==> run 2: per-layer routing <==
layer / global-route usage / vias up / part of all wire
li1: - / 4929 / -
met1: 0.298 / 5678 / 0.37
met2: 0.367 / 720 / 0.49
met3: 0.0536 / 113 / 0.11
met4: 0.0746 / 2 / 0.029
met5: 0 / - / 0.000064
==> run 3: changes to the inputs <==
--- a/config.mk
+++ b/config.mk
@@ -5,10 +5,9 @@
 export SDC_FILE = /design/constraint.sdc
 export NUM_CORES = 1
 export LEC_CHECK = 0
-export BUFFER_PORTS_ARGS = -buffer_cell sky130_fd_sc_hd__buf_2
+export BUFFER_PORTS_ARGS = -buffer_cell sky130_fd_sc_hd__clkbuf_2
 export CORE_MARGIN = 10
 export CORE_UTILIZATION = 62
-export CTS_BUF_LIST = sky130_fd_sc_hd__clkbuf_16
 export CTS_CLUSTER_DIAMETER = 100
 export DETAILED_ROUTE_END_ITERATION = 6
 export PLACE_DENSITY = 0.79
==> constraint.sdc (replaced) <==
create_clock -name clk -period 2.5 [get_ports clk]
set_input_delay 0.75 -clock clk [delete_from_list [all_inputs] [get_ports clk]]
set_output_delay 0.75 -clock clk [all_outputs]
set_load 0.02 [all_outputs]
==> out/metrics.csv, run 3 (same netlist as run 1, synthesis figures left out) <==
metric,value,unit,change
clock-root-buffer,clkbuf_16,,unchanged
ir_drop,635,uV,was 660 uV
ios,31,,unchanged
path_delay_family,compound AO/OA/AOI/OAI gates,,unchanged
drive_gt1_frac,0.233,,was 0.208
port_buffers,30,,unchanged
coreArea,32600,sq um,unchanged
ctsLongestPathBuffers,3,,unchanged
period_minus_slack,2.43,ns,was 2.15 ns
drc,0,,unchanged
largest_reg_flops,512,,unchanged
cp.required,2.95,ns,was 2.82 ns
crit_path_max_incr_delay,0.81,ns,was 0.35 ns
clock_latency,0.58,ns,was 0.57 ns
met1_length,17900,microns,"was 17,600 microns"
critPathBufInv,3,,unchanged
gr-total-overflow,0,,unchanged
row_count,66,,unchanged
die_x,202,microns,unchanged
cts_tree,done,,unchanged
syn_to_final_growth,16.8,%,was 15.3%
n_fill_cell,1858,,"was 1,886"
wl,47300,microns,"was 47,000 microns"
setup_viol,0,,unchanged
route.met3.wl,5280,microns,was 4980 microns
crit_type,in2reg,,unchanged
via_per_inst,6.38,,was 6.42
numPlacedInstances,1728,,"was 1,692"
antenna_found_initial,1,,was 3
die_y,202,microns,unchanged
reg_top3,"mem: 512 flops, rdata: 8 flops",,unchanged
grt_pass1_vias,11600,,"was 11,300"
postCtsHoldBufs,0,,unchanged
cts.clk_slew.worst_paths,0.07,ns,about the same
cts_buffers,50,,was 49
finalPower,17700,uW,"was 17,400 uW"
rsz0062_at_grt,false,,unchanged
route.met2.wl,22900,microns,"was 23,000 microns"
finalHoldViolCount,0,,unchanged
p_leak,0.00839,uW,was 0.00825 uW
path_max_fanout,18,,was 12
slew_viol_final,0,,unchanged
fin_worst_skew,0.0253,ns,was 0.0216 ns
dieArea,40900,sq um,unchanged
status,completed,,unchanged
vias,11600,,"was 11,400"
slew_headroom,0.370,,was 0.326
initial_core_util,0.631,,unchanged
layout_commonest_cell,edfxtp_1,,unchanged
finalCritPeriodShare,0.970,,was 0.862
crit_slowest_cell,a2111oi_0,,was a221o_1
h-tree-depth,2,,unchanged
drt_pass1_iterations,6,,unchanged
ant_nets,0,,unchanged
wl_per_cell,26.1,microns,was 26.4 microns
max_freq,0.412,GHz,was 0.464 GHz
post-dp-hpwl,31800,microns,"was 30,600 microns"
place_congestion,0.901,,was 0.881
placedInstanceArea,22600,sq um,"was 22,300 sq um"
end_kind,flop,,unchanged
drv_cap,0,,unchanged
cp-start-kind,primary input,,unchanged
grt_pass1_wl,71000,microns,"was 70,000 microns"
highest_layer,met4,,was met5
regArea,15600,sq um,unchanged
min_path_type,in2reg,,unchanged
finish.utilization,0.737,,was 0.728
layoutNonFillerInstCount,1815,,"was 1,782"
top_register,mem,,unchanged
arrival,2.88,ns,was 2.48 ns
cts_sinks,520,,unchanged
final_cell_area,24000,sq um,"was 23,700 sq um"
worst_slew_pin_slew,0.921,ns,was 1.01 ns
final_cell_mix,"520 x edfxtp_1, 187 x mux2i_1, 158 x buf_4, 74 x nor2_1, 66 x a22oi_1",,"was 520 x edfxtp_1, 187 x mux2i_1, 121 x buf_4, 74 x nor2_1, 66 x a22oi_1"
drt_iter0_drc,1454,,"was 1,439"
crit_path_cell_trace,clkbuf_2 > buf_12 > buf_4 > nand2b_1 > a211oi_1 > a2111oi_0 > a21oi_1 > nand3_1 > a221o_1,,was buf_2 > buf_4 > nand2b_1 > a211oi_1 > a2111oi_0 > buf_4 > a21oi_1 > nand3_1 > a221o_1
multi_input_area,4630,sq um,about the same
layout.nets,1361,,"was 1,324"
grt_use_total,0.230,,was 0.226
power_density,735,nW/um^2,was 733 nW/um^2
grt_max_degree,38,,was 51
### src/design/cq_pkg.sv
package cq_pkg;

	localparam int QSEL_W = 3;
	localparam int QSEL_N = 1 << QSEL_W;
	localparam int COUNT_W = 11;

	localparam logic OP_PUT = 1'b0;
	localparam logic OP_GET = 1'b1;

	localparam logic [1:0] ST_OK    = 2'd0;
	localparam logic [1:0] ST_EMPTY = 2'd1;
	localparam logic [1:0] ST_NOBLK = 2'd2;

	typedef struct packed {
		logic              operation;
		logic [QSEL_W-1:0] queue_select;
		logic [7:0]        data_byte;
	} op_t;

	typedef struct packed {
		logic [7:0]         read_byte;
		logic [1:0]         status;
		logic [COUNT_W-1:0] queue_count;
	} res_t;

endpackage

--

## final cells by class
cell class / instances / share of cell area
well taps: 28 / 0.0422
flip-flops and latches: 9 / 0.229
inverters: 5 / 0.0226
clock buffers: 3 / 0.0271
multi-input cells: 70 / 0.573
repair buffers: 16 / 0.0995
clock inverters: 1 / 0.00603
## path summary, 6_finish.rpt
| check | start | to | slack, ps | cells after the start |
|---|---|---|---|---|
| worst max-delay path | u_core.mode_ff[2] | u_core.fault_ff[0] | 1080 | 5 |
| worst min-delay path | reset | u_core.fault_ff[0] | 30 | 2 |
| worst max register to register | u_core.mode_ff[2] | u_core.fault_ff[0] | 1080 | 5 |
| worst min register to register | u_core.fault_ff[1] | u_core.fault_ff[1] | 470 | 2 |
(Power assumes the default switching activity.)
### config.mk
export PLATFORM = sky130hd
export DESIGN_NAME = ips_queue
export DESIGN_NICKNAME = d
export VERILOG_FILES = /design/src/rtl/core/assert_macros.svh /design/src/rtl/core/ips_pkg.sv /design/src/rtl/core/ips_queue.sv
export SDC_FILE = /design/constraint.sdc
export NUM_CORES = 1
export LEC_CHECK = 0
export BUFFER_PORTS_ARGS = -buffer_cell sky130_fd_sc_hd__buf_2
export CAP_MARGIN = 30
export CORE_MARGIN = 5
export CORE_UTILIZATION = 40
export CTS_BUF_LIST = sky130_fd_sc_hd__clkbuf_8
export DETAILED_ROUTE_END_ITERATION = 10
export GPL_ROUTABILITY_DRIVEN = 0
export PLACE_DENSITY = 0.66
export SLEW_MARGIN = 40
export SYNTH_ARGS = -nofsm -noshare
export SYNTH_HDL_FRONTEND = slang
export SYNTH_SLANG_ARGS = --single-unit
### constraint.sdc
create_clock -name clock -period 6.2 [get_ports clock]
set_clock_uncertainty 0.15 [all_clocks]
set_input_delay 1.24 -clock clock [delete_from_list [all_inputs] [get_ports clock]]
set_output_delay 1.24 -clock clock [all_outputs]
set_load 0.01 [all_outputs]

> TASK
Reproduce only the lines above spanning from the line containing "cts.clk_slew.worst_paths,0.07,ns,about the same" through the line containing "fin_worst_skew,0.0253,ns,was 0.0216 ns", word for word.

> WRITTEN RESPONSE
cts.clk_slew.worst_paths,0.07,ns,about the same
cts_buffers,50,,was 49
finalPower,17700,uW,"was 17,400 uW"
rsz0062_at_grt,false,,unchanged
route.met2.wl,22900,microns,"was 23,000 microns"
finalHoldViolCount,0,,unchanged
p_leak,0.00839,uW,was 0.00825 uW
path_max_fanout,18,,was 12
slew_viol_final,0,,unchanged
fin_worst_skew,0.0253,ns,was 0.0216 ns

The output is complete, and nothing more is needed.